**WHAT THIS TASK INVOLVES:** Only one stretch of the records below should be repeated. It starts with the line containing "u_route.dec_word: 32" and goes on through the line containing "met2: 52.0 / 16300 / 420", exactly as written.

:: PROVIDED ENTRIES ::

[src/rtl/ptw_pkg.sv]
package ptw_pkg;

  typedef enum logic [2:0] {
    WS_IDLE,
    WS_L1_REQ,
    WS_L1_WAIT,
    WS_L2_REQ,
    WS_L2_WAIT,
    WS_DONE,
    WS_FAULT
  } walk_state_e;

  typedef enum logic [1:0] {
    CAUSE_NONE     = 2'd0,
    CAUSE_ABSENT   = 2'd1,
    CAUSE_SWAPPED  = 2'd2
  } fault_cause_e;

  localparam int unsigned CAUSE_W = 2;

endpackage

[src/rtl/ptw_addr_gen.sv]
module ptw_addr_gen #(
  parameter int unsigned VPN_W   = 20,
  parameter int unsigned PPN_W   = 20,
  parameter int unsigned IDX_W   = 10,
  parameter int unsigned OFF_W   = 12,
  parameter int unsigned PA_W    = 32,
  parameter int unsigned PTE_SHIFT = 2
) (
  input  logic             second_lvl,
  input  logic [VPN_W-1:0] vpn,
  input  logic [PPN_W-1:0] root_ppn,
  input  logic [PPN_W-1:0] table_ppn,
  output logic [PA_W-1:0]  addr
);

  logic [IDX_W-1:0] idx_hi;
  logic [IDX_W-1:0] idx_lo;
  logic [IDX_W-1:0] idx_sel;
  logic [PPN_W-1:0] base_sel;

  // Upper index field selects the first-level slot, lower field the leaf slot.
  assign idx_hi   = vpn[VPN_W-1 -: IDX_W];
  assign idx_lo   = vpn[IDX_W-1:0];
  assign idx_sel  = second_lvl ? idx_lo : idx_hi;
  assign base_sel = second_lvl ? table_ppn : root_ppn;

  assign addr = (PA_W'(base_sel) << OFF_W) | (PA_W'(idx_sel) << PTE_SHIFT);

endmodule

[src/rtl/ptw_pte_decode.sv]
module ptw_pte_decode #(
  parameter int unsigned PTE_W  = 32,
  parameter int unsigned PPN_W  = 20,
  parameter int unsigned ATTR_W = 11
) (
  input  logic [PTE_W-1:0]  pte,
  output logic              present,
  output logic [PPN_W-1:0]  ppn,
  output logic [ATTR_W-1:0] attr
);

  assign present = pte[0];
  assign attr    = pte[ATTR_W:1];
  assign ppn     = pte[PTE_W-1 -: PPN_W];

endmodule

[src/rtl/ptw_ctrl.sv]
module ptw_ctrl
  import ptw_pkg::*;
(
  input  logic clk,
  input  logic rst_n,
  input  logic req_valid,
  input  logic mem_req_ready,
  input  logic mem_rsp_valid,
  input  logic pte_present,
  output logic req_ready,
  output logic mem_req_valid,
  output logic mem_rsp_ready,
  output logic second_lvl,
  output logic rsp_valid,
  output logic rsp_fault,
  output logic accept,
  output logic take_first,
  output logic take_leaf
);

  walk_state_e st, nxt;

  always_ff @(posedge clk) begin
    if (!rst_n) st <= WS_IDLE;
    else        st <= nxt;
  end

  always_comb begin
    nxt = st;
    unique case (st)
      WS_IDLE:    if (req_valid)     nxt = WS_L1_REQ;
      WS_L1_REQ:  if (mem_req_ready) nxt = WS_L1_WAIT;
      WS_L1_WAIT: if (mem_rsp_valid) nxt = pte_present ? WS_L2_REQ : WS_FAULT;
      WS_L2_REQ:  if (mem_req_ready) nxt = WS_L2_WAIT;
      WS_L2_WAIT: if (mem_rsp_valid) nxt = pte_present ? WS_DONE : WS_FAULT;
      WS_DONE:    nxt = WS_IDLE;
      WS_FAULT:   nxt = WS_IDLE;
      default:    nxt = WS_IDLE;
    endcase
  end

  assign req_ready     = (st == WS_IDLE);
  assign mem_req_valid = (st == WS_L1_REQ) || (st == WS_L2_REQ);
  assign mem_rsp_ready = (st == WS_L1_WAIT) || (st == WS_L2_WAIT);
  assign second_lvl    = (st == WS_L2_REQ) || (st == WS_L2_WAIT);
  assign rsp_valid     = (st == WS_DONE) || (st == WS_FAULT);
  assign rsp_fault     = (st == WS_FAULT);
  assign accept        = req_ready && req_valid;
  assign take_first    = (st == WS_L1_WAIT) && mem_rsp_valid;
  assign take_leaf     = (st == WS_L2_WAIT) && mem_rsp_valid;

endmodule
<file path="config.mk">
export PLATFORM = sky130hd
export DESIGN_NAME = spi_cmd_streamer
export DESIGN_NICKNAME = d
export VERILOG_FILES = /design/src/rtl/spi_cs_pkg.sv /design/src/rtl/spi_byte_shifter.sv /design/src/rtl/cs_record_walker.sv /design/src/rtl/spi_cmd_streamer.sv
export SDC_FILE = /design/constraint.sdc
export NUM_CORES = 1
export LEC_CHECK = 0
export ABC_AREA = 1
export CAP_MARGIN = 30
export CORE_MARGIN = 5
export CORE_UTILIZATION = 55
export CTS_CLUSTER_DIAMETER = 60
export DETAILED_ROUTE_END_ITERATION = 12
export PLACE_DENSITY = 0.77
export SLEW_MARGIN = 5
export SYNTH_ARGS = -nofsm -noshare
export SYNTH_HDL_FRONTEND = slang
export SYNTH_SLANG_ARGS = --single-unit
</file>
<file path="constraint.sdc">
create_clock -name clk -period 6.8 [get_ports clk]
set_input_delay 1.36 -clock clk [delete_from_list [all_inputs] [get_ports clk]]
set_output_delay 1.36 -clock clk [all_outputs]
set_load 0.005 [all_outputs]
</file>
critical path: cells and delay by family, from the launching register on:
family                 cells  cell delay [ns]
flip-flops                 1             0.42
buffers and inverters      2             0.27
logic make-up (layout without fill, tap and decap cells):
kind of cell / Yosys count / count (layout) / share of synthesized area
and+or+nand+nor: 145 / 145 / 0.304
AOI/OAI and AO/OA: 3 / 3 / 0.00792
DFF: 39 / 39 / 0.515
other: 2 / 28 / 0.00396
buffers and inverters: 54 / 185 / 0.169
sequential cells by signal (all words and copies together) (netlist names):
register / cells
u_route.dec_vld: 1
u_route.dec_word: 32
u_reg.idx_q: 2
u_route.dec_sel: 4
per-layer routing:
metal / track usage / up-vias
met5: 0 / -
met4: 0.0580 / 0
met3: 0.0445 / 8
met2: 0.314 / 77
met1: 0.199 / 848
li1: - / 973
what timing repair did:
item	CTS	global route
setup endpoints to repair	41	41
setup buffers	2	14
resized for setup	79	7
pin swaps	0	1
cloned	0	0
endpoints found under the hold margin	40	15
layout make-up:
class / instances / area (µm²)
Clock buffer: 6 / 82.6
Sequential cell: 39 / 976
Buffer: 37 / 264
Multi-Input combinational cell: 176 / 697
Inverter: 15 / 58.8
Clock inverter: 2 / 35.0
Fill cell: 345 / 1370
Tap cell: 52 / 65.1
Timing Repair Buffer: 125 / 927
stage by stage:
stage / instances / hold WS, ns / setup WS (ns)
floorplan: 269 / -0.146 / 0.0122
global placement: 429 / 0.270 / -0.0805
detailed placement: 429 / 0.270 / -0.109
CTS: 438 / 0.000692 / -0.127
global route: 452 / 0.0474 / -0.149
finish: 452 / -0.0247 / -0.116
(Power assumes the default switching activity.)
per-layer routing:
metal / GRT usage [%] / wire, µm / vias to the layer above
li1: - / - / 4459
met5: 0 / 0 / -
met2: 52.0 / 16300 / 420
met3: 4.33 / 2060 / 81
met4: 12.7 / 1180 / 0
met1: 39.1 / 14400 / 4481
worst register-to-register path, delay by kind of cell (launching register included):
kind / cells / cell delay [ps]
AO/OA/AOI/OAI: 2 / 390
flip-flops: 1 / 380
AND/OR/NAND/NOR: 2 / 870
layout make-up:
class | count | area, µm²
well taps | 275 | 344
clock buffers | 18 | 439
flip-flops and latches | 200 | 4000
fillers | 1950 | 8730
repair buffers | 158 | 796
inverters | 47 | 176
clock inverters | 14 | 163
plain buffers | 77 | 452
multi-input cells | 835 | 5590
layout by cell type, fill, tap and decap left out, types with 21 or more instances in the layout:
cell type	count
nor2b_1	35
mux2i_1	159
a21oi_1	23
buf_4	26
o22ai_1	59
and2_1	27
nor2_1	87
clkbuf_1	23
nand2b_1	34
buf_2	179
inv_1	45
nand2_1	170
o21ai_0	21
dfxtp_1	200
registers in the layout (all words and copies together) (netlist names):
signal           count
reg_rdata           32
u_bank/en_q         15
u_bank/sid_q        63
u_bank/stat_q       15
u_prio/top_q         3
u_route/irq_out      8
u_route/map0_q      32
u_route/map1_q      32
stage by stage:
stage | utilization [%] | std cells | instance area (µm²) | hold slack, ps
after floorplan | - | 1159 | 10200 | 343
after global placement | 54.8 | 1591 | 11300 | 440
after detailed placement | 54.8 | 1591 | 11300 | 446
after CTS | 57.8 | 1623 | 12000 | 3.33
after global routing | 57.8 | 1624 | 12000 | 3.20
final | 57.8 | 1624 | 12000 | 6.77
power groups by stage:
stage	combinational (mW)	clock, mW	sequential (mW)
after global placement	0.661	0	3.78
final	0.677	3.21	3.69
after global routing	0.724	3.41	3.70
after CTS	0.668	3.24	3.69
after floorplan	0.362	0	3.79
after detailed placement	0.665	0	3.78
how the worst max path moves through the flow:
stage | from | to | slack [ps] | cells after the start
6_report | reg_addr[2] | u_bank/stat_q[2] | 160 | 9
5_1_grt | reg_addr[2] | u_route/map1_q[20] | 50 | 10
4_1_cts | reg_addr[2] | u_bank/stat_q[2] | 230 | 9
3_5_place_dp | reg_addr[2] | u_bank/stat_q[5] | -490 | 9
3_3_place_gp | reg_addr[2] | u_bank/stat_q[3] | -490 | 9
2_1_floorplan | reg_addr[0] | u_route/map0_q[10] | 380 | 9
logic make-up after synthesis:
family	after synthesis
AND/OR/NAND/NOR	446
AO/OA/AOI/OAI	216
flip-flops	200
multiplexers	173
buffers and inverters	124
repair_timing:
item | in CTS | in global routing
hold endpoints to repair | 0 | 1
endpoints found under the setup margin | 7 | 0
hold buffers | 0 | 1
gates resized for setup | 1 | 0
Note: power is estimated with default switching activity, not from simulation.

:::

**SOLVED PROBLEM:**
u_route.dec_word: 32
u_reg.idx_q: 2
u_route.dec_sel: 4
per-layer routing:
metal / track usage / up-vias
met5: 0 / -
met4: 0.0580 / 0
met3: 0.0445 / 8
met2: 0.314 / 77
met1: 0.199 / 848
li1: - / 973
what timing repair did:
item	CTS	global route
setup endpoints to repair	41	41
setup buffers	2	14
resized for setup	79	7
pin swaps	0	1
cloned	0	0
endpoints found under the hold margin	40	15
layout make-up:
class / instances / area (µm²)
Clock buffer: 6 / 82.6
Sequential cell: 39 / 976
Buffer: 37 / 264
Multi-Input combinational cell: 176 / 697
Inverter: 15 / 58.8
Clock inverter: 2 / 35.0
Fill cell: 345 / 1370
Tap cell: 52 / 65.1
Timing Repair Buffer: 125 / 927
stage by stage:
stage / instances / hold WS, ns / setup WS (ns)
floorplan: 269 / -0.146 / 0.0122
global placement: 429 / 0.270 / -0.0805
detailed placement: 429 / 0.270 / -0.109
CTS: 438 / 0.000692 / -0.127
global route: 452 / 0.0474 / -0.149
finish: 452 / -0.0247 / -0.116
(Power assumes the default switching activity.)
per-layer routing:
metal / GRT usage [%] / wire, µm / vias to the layer above
li1: - / - / 4459
met5: 0 / 0 / -
met2: 52.0 / 16300 / 420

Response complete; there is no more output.